What this task involves: Copy exactly the lines from the first line of the records below through the line containing "96 | 0.0751 |", including both, and nothing else.

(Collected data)
================

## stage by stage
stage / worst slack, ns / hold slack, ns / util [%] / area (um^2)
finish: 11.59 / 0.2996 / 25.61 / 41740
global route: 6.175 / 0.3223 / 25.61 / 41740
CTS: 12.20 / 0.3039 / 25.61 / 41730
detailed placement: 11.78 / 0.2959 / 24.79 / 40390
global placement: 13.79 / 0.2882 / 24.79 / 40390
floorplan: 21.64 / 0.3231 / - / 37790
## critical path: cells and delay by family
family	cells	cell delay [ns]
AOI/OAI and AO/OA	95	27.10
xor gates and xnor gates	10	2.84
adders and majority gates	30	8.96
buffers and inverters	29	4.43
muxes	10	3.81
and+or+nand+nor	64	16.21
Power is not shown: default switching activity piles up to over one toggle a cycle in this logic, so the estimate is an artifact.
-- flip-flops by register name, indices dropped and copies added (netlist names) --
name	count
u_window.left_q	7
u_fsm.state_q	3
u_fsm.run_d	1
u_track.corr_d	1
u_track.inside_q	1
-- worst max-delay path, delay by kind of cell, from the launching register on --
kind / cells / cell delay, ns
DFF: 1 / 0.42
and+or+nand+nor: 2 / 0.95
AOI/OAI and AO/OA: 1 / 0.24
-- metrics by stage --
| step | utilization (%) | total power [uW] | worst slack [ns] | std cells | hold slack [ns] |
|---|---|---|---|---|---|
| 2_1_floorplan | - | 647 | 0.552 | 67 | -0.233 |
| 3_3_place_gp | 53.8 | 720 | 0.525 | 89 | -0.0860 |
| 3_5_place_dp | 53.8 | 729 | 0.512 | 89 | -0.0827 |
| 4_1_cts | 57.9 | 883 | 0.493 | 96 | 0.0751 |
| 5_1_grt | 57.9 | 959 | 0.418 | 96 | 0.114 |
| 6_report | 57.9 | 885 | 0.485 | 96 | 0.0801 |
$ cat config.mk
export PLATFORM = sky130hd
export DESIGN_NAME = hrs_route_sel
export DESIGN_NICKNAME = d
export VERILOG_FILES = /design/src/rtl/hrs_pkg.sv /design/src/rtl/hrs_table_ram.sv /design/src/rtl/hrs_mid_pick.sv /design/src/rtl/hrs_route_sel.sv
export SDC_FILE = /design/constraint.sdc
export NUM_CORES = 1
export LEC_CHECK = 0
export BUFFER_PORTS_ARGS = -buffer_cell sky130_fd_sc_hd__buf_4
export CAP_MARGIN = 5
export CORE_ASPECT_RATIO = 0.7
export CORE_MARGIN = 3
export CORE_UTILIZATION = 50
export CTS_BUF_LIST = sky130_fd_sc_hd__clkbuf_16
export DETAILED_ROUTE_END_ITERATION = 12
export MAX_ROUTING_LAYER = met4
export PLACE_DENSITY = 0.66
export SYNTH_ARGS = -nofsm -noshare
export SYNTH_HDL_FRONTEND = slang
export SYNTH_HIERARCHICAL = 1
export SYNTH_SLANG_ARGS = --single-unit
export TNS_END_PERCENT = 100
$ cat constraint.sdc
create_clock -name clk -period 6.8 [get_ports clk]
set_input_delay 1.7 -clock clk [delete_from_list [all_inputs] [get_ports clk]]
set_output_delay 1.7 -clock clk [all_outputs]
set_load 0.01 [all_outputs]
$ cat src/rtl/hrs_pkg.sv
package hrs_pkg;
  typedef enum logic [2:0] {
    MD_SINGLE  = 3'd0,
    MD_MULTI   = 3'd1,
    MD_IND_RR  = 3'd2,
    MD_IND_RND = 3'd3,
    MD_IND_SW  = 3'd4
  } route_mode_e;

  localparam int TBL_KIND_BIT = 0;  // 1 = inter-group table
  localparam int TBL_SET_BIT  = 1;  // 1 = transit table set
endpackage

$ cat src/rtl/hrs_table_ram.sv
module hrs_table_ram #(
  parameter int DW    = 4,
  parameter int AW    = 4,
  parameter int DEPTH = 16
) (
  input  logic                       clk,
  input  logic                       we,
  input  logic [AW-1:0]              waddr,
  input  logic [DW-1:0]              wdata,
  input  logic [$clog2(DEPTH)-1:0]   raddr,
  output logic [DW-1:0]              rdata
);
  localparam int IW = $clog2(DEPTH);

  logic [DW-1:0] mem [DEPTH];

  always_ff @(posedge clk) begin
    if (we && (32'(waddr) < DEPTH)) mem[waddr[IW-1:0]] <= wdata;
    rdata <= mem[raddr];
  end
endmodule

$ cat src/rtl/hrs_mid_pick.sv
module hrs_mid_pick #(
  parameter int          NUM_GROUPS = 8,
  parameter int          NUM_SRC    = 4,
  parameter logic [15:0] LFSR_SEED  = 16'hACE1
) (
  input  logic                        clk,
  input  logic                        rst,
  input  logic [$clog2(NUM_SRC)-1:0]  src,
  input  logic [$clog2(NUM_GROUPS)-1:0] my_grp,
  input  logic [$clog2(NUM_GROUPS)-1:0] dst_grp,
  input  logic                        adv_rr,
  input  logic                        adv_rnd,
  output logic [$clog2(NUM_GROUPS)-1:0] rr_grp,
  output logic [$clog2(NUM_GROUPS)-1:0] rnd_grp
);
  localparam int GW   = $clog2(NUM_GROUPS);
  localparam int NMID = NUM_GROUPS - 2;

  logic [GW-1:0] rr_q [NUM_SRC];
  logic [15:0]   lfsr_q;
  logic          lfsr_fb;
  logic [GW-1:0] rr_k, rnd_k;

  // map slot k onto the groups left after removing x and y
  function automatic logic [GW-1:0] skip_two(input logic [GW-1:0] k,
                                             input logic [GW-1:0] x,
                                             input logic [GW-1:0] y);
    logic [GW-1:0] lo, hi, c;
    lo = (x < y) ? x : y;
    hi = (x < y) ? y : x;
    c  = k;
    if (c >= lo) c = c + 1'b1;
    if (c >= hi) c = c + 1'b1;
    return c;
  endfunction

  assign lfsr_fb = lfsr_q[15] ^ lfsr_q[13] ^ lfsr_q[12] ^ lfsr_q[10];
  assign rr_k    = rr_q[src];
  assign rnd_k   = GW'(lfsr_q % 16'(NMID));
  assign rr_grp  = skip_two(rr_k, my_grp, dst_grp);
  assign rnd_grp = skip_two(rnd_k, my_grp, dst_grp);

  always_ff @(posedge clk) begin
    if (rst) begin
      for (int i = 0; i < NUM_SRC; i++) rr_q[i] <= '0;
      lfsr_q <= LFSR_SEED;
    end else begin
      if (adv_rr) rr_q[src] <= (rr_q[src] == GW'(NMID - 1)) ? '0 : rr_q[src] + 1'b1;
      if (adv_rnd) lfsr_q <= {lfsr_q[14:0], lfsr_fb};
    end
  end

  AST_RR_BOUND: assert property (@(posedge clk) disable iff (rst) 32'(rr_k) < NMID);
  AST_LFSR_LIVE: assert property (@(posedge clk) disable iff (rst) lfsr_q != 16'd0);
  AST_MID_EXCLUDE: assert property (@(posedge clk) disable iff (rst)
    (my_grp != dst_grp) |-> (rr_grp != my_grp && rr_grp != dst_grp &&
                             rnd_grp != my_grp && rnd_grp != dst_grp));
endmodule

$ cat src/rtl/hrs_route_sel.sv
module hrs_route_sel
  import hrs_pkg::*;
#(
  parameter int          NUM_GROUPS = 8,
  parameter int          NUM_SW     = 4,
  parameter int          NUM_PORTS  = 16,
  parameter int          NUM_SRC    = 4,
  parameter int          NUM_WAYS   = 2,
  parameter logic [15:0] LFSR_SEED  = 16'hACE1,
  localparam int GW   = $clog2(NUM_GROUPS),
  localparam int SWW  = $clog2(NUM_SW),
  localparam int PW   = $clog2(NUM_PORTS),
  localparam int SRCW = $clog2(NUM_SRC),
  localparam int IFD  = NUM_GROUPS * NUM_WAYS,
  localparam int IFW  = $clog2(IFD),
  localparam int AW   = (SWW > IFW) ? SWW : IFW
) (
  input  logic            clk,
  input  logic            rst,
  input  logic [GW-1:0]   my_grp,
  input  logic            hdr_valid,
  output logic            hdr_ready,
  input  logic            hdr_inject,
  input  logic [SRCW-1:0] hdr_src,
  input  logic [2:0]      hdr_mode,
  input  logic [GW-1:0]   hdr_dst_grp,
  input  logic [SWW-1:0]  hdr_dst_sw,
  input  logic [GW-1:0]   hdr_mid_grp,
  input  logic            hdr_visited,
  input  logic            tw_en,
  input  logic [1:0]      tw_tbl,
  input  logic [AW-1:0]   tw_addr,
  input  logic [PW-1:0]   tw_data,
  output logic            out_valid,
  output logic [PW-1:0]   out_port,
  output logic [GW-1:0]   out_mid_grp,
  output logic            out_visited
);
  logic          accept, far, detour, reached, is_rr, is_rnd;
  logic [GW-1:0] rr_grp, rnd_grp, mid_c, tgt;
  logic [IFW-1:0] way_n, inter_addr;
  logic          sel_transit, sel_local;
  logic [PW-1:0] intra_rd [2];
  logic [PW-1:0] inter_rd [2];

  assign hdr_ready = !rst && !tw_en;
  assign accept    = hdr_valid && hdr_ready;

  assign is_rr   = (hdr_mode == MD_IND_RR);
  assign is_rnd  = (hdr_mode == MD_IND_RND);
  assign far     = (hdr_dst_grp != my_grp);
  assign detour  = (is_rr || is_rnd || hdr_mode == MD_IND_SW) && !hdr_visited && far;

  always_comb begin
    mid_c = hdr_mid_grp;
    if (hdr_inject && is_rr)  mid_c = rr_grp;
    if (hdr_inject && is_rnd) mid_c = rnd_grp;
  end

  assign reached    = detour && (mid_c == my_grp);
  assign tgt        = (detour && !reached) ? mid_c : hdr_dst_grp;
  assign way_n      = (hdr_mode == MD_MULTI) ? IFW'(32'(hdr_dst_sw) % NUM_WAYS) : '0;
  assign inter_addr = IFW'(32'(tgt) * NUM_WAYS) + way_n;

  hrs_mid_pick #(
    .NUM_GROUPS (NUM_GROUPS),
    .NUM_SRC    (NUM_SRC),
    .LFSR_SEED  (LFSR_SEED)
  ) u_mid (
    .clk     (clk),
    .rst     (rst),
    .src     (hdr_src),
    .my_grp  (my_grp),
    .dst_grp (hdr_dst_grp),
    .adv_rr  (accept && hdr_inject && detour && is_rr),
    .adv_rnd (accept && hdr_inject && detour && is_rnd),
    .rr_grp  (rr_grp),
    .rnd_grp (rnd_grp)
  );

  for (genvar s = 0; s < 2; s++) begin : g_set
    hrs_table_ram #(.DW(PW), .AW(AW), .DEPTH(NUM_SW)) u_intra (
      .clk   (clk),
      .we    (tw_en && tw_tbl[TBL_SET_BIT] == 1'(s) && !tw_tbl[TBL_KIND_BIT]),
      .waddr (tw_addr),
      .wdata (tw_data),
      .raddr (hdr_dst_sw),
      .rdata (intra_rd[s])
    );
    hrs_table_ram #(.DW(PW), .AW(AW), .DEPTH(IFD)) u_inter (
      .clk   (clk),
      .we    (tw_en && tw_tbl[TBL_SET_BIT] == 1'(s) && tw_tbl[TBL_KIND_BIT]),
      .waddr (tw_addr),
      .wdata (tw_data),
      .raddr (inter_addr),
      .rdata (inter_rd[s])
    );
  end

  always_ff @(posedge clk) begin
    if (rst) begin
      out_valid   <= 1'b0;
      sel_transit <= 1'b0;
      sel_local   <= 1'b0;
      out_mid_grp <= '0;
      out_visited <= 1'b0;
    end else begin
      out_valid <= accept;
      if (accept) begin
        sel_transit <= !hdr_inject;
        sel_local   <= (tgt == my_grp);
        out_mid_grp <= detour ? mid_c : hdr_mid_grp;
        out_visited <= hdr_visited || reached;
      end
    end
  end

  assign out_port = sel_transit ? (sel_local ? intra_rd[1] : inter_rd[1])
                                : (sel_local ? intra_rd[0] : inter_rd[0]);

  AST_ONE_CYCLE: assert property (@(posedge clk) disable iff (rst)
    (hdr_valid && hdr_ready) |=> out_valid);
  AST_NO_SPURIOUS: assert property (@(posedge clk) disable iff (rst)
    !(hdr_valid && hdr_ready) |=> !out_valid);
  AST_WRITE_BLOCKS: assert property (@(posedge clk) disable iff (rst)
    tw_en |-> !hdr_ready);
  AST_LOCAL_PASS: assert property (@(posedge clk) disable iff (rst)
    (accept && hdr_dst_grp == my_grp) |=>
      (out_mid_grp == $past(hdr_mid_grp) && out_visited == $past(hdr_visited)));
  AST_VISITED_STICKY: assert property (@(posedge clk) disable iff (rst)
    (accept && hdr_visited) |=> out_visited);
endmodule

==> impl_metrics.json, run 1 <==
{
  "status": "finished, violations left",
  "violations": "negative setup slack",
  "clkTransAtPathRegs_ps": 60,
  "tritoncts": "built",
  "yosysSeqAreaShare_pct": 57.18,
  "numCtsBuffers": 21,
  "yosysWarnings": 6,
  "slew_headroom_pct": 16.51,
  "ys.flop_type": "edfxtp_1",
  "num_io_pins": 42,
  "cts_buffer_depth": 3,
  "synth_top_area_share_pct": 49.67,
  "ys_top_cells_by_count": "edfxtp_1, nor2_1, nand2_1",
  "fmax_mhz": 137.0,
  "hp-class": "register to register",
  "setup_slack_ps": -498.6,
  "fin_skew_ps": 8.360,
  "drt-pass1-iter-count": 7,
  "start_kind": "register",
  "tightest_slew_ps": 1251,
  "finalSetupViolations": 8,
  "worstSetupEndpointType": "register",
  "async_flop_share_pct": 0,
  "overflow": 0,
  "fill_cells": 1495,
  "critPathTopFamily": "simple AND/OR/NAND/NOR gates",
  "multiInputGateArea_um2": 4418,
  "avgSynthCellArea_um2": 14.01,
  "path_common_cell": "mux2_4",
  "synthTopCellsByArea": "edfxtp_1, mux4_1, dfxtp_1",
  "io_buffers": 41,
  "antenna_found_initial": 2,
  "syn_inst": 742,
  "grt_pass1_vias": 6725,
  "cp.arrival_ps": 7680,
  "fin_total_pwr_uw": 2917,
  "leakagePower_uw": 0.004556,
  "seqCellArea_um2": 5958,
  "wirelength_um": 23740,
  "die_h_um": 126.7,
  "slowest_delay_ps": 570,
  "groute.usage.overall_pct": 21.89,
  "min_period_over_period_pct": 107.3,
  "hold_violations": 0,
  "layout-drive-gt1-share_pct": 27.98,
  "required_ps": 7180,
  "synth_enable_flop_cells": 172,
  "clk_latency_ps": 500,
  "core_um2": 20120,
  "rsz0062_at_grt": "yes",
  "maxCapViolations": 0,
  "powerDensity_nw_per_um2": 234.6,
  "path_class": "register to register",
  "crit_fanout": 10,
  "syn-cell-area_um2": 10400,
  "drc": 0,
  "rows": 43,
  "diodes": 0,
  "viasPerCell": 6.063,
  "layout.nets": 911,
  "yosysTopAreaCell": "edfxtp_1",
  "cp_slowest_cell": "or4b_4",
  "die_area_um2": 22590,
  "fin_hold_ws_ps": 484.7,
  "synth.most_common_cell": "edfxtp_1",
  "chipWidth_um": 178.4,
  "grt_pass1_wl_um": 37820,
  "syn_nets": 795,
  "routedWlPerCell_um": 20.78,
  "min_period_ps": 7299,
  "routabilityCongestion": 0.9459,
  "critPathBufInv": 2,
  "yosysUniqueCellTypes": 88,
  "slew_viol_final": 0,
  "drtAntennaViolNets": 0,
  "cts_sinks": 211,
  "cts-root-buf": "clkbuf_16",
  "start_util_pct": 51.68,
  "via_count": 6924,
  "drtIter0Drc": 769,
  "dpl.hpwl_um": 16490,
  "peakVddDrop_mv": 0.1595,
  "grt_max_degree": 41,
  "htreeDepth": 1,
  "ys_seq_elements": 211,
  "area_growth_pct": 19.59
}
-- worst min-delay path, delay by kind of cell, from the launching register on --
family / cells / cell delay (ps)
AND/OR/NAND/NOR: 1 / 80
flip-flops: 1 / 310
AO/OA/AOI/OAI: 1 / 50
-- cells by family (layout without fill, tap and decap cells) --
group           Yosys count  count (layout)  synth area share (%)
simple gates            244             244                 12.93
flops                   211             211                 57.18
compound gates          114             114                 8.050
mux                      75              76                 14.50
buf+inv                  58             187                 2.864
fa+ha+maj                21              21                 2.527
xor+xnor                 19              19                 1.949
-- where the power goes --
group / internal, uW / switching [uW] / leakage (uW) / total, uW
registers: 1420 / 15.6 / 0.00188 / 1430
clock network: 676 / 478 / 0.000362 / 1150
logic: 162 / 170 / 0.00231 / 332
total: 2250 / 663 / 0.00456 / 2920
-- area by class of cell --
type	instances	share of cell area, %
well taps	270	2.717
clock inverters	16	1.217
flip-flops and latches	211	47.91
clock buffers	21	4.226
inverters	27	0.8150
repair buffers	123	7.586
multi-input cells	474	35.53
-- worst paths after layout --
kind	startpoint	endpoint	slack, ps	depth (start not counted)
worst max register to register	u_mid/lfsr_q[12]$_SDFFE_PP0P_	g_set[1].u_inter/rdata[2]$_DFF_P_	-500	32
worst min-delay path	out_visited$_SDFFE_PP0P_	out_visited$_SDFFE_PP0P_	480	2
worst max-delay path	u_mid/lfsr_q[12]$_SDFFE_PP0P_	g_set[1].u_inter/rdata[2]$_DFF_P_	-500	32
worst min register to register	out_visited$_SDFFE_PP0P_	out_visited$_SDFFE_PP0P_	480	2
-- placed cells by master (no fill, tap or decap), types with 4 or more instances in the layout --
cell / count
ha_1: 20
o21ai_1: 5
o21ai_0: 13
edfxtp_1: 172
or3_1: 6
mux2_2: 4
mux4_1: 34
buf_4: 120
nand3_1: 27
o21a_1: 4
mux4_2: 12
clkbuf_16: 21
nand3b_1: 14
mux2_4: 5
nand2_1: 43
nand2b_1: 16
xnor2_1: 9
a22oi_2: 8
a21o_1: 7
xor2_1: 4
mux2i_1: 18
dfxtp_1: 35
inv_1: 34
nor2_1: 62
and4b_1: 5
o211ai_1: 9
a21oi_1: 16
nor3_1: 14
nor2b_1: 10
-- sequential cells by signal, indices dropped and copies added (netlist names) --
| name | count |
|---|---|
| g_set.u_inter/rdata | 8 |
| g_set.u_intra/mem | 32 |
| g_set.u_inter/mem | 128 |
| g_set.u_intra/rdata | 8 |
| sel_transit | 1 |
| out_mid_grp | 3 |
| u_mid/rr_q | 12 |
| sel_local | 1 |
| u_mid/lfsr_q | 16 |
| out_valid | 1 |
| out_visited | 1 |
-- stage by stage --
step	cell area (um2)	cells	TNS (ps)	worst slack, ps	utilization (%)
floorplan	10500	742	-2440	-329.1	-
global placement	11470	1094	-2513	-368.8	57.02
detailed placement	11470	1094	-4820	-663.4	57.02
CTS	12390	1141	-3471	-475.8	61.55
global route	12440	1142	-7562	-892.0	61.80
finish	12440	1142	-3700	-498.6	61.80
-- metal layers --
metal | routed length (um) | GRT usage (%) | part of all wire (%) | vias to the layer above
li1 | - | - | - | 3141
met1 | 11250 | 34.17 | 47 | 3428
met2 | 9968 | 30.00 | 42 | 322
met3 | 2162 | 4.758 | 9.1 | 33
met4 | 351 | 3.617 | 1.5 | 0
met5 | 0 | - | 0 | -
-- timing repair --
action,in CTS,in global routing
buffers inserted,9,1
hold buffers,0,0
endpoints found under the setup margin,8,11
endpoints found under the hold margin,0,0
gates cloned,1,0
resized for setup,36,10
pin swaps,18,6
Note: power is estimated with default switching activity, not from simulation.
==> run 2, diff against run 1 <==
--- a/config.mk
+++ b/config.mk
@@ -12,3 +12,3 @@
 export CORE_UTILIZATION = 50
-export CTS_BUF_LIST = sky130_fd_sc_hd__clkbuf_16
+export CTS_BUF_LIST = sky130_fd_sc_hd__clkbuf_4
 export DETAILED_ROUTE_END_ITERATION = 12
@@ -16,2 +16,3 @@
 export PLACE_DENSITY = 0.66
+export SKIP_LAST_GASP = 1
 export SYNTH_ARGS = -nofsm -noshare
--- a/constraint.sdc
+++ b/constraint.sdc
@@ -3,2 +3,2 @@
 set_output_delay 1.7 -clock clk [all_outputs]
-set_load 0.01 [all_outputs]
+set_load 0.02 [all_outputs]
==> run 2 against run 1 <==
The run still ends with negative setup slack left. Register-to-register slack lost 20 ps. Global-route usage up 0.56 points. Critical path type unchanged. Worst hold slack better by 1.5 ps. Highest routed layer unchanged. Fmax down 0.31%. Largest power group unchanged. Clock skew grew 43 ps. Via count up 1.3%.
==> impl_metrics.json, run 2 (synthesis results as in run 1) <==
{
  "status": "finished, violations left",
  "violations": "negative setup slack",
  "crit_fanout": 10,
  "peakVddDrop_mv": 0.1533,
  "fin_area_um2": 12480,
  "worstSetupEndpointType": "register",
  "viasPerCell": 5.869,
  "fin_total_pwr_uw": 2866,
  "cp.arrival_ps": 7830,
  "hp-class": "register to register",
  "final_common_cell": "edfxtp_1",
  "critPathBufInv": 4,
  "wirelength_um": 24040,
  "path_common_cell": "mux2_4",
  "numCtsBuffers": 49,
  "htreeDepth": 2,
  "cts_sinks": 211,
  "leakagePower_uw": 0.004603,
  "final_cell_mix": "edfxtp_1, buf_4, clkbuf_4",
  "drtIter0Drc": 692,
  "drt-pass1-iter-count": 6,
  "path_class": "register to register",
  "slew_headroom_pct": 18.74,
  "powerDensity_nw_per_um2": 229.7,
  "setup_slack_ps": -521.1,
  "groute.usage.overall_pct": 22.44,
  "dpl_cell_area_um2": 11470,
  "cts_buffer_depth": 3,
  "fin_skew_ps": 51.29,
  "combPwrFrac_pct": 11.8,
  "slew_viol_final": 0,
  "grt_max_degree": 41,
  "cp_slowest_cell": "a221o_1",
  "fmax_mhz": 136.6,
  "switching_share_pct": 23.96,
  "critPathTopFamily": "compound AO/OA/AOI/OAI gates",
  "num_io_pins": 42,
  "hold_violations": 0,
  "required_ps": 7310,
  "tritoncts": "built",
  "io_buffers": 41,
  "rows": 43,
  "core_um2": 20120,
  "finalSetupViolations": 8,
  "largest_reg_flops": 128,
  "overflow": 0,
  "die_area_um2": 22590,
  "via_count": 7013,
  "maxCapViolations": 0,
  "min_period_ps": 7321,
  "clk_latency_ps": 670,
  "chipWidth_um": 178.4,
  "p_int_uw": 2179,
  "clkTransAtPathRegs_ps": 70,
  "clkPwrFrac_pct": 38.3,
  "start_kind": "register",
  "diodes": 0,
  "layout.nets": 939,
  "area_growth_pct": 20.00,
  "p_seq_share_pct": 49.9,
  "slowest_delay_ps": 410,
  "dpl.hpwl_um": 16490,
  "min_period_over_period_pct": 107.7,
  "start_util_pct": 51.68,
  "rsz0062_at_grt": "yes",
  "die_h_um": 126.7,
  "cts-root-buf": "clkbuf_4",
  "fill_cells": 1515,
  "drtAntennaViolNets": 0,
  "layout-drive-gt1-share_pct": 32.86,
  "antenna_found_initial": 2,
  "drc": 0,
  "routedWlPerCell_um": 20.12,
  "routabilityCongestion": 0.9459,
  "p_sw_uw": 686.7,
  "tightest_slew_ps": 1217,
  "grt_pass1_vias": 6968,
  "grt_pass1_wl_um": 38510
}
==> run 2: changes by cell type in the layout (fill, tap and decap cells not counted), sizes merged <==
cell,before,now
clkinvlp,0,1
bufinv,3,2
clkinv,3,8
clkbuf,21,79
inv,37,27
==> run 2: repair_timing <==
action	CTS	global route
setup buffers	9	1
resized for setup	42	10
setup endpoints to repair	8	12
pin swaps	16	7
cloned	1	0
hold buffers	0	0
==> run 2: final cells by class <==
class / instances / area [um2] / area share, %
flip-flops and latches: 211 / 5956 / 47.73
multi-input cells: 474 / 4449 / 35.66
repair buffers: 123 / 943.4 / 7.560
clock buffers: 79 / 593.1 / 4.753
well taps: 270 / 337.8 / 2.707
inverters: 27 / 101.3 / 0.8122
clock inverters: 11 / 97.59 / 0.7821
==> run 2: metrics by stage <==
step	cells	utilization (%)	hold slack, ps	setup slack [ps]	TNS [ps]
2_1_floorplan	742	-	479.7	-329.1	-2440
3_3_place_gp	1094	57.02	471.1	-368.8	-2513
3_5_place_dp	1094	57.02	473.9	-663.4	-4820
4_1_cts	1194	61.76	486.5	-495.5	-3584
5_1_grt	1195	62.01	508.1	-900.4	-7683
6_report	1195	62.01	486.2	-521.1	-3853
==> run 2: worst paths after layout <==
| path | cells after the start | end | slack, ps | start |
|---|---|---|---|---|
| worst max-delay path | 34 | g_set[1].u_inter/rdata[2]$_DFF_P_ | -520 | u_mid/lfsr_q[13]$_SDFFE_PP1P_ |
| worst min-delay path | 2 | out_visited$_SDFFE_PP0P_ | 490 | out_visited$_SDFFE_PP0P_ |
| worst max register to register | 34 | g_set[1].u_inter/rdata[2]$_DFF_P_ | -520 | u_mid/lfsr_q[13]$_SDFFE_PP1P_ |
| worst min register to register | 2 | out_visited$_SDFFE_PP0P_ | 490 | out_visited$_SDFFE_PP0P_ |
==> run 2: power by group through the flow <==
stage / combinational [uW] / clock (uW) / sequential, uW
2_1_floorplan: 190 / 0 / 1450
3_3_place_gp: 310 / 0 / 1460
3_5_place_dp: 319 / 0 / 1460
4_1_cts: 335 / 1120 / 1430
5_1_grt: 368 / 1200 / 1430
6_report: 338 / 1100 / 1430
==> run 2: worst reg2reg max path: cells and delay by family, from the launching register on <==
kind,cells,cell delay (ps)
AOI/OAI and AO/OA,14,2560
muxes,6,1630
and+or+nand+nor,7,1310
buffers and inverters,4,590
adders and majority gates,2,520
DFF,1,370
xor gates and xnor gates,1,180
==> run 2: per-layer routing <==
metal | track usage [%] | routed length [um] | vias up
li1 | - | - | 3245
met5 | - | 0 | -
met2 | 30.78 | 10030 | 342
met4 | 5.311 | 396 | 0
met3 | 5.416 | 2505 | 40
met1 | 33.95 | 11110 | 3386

================

Expected answer:
## stage by stage
stage / worst slack, ns / hold slack, ns / util [%] / area (um^2)
finish: 11.59 / 0.2996 / 25.61 / 41740
global route: 6.175 / 0.3223 / 25.61 / 41740
CTS: 12.20 / 0.3039 / 25.61 / 41730
detailed placement: 11.78 / 0.2959 / 24.79 / 40390
global placement: 13.79 / 0.2882 / 24.79 / 40390
floorplan: 21.64 / 0.3231 / - / 37790
## critical path: cells and delay by family
family	cells	cell delay [ns]
AOI/OAI and AO/OA	95	27.10
xor gates and xnor gates	10	2.84
adders and majority gates	30	8.96
buffers and inverters	29	4.43
muxes	10	3.81
and+or+nand+nor	64	16.21
Power is not shown: default switching activity piles up to over one toggle a cycle in this logic, so the estimate is an artifact.
-- flip-flops by register name, indices dropped and copies added (netlist names) --
name	count
u_window.left_q	7
u_fsm.state_q	3
u_fsm.run_d	1
u_track.corr_d	1
u_track.inside_q	1
-- worst max-delay path, delay by kind of cell, from the launching register on --
kind / cells / cell delay, ns
DFF: 1 / 0.42
and+or+nand+nor: 2 / 0.95
AOI/OAI and AO/OA: 1 / 0.24
-- metrics by stage --
| step | utilization (%) | total power [uW] | worst slack [ns] | std cells | hold slack [ns] |
|---|---|---|---|---|---|
| 2_1_floorplan | - | 647 | 0.552 | 67 | -0.233 |
| 3_3_place_gp | 53.8 | 720 | 0.525 | 89 | -0.0860 |
| 3_5_place_dp | 53.8 | 729 | 0.512 | 89 | -0.0827 |
| 4_1_cts | 57.9 | 883 | 0.493 | 96 | 0.0751 |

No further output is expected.